The challenge for you is that he seems to be very, very frightened of abandonment. It may be something to validate, we often shy away from validating these negative emotions - partly since we share them. Validation alone probably won't let you overcome his fears as fear of abandonment is a very strong fear at the core of BPD. For him your plan is a plot to leave him. The question is less whether it is fair as to how to do it without him going through major panic attacks and melting down. I don't see him moving out unless you force him. All points to very strong attachment of him to you (not moving out, touching, diary invasion).

Two options for moving out:

- Boundaries - force him out somehow. This is likely going to be a bigger drama.

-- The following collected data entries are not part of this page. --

==> config.mk <==
export PLATFORM = sky130hd
export DESIGN_NAME = adc128s022_ctrl_flat
export DESIGN_NICKNAME = d
export VERILOG_FILES = /design/src/rtl/adc128s022_ctrl_if.sv /design/src/rtl/adc128s022_ctrl.sv /design/src/flat_wrapper.sv
export SDC_FILE = /design/constraint.sdc
export NUM_CORES = 1
export LEC_CHECK = 0
export ABC_AREA = 1
export BUFFER_PORTS_ARGS = -buffer_cell sky130_fd_sc_hd__buf_2
export CORE_MARGIN = 1
export CORE_UTILIZATION = 52
export CTS_CLUSTER_DIAMETER = 80
export DETAILED_ROUTE_END_ITERATION = 8
export GPL_ROUTABILITY_DRIVEN = 0
export GPL_TIMING_DRIVEN = 0
export PLACE_DENSITY = 0.71
export SLEW_MARGIN = 20
export SYNTH_ARGS = -nofsm -noshare
export SYNTH_HDL_FRONTEND = slang
export SYNTH_SLANG_ARGS = --single-unit
==> constraint.sdc <==
create_clock -name clk -period 2.55 [get_ports clk]
set_input_delay 0.255 -clock clk [delete_from_list [all_inputs] [get_ports clk]]
set_output_delay 0.255 -clock clk [all_outputs]
set_load 0.01 [all_outputs]
==> src/rtl/adc128s022_ctrl_if.sv <==
// Bus between the ADC128S022 controller and its environment: host request/result
// signals plus the four ADC serial pins.
interface adc128s022_ctrl_if;
  logic        conv_go;
  logic [2:0]  channel;
  logic        adc_cs_n;
  logic        adc_sclk;
  logic        adc_din;
  logic        adc_dout;
  logic [11:0] adc_data;
  logic        adc_data_valid_go;
  logic [2:0]  adc_data_ch;
  logic        adc_busy;

  // master is the surrounding system: the host issuing requests and the ADC answering
  modport master (
    output conv_go, channel, adc_dout,
    input  adc_cs_n, adc_sclk, adc_din, adc_data, adc_data_valid_go, adc_data_ch, adc_busy
  );

  modport slave (
    input  conv_go, channel, adc_dout,
    output adc_cs_n, adc_sclk, adc_din, adc_data, adc_data_valid_go, adc_data_ch, adc_busy
  );
endinterface

==> src/rtl/adc128s022_ctrl.sv <==
// ADC128S022 frame controller: one 16-SCLK SPI frame per conv_go, sending the
// channel address and returning the 12-bit sample of the previously addressed channel.
//
// state | meaning
// IDLE  | CS high, waiting for conv_go
// START | CS low, SCLK high for CLK_DIV cycles before the first falling edge
// XFER  | 32 SCLK half-periods; command out on falls, data in on rises
// STOP  | SCLK high, CS held low for CLK_DIV cycles, then release
module adc128s022_ctrl #(
  parameter int CLK_DIV = 13
) (
  input  logic             clk,
  input  logic             rst_n,
  adc128s022_ctrl_if.slave bus
);

  localparam logic [3:0] S_IDLE  = 4'b0001;
  localparam logic [3:0] S_START = 4'b0010;
  localparam logic [3:0] S_XFER  = 4'b0100;
  localparam logic [3:0] S_STOP  = 4'b1000;

  localparam logic [7:0] CNT_MAX = 8'(CLK_DIV - 1);

  logic [3:0]  r_state;
  logic [7:0]  r_cnt;
  logic [4:0]  r_edge;
  logic [2:0]  r_cmd_ch;
  logic [2:0]  r_prev_ch;
  logic [10:0] r_shift;
  logic        r_cs_n;
  logic        r_sclk;
  logic        r_din;
  logic        r_busy;
  logic        r_valid;
  logic [11:0] r_data;
  logic [2:0]  r_data_ch;

  logic        w_wrap;
  logic [15:0] w_cmd;
  logic [11:0] w_sample;

  assign w_wrap   = (r_cnt == CNT_MAX);
  assign w_cmd    = {2'b00, r_cmd_ch, 11'b0};
  // Older bits (the ADC's four leading zeros) fall off the top of the shifter unchecked.
  assign w_sample = {r_shift, bus.adc_dout};

  always_ff @(posedge clk or negedge rst_n) begin
    if (!rst_n) begin
      r_state   <= S_IDLE;
      r_cnt     <= '0;
      r_edge    <= '0;
      r_cmd_ch  <= '0;
      r_prev_ch <= '0;
      r_shift   <= '0;
      r_cs_n    <= 1'b1;
      r_sclk    <= 1'b1;
      r_din     <= 1'b0;
      r_busy    <= 1'b0;
      r_valid   <= 1'b0;
      r_data    <= '0;
      r_data_ch <= '0;
    end else begin
      r_valid <= 1'b0;
      case (r_state)
        S_IDLE: begin
          if (bus.conv_go) begin
            r_state  <= S_START;
            r_cnt    <= '0;
            r_cmd_ch <= bus.channel;
            r_cs_n   <= 1'b0;
            r_busy   <= 1'b1;
            r_sclk   <= 1'b1;
            r_din    <= 1'b0;
          end
        end
        S_START: begin
          if (w_wrap) begin
            r_state <= S_XFER;
            r_cnt   <= '0;
            r_edge  <= '0;
          end else begin
            r_cnt <= r_cnt + 8'd1;
          end
        end
        S_XFER: begin
          if (w_wrap) begin
            r_cnt  <= '0;
            r_sclk <= ~r_sclk;
            r_edge <= r_edge + 5'd1;
            if (!r_edge[0]) begin
              r_din <= w_cmd[4'd15 - r_edge[4:1]];
            end else begin
              r_shift <= w_sample[10:0];
              if (r_edge == 5'd31) begin
                r_state   <= S_STOP;
                r_data    <= w_sample;
                r_valid   <= 1'b1;
                // The ADC converts the channel addressed one frame earlier.
                r_data_ch <= r_prev_ch;
                r_prev_ch <= r_cmd_ch;
              end
            end
          end else begin
            r_cnt <= r_cnt + 8'd1;
          end
        end
        S_STOP: begin
          if (w_wrap) begin
            r_state <= S_IDLE;
            r_cnt   <= '0;
            r_cs_n  <= 1'b1;
            r_busy  <= 1'b0;
          end else begin
            r_cnt <= r_cnt + 8'd1;
          end
        end
        default: begin
          r_state <= S_IDLE;
          r_cnt   <= '0;
          r_cs_n  <= 1'b1;
          r_busy  <= 1'b0;
          r_sclk  <= 1'b1;
        end
      endcase
    end
  end

  assign bus.adc_cs_n          = r_cs_n;
  assign bus.adc_sclk          = r_sclk;
  assign bus.adc_din           = r_din;
  assign bus.adc_busy          = r_busy;
  assign bus.adc_data          = r_data;
  assign bus.adc_data_valid_go = r_valid;
  assign bus.adc_data_ch       = r_data_ch;

endmodule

- Managed therapeutic separation that somehow takes also care of his abandonment fears: https://bpdfamily.com/message_board/index.php?topic=141686.0 . Possibly when DBT starts with the help from there?

short of that:

- Working on boundaries while he is man caving. You have to be strict of some things and not let him push you over. Boundaries are not really about fairness but what you deem necessary for you and for what you are willing to make a stand.

Excerpt
Can not being in the same house be more damaging regarding his love languages than staying and enforcing these boundaries?

Restoration of respect is in my eyes a required first step before love language / intimacy can work well. Boundaries are easier to establish when there is some physical distance. Whether cave land is far enough only you two know. Since he has a history of invading privacy I might consider locks on whatever inner or outer doors a useful thing.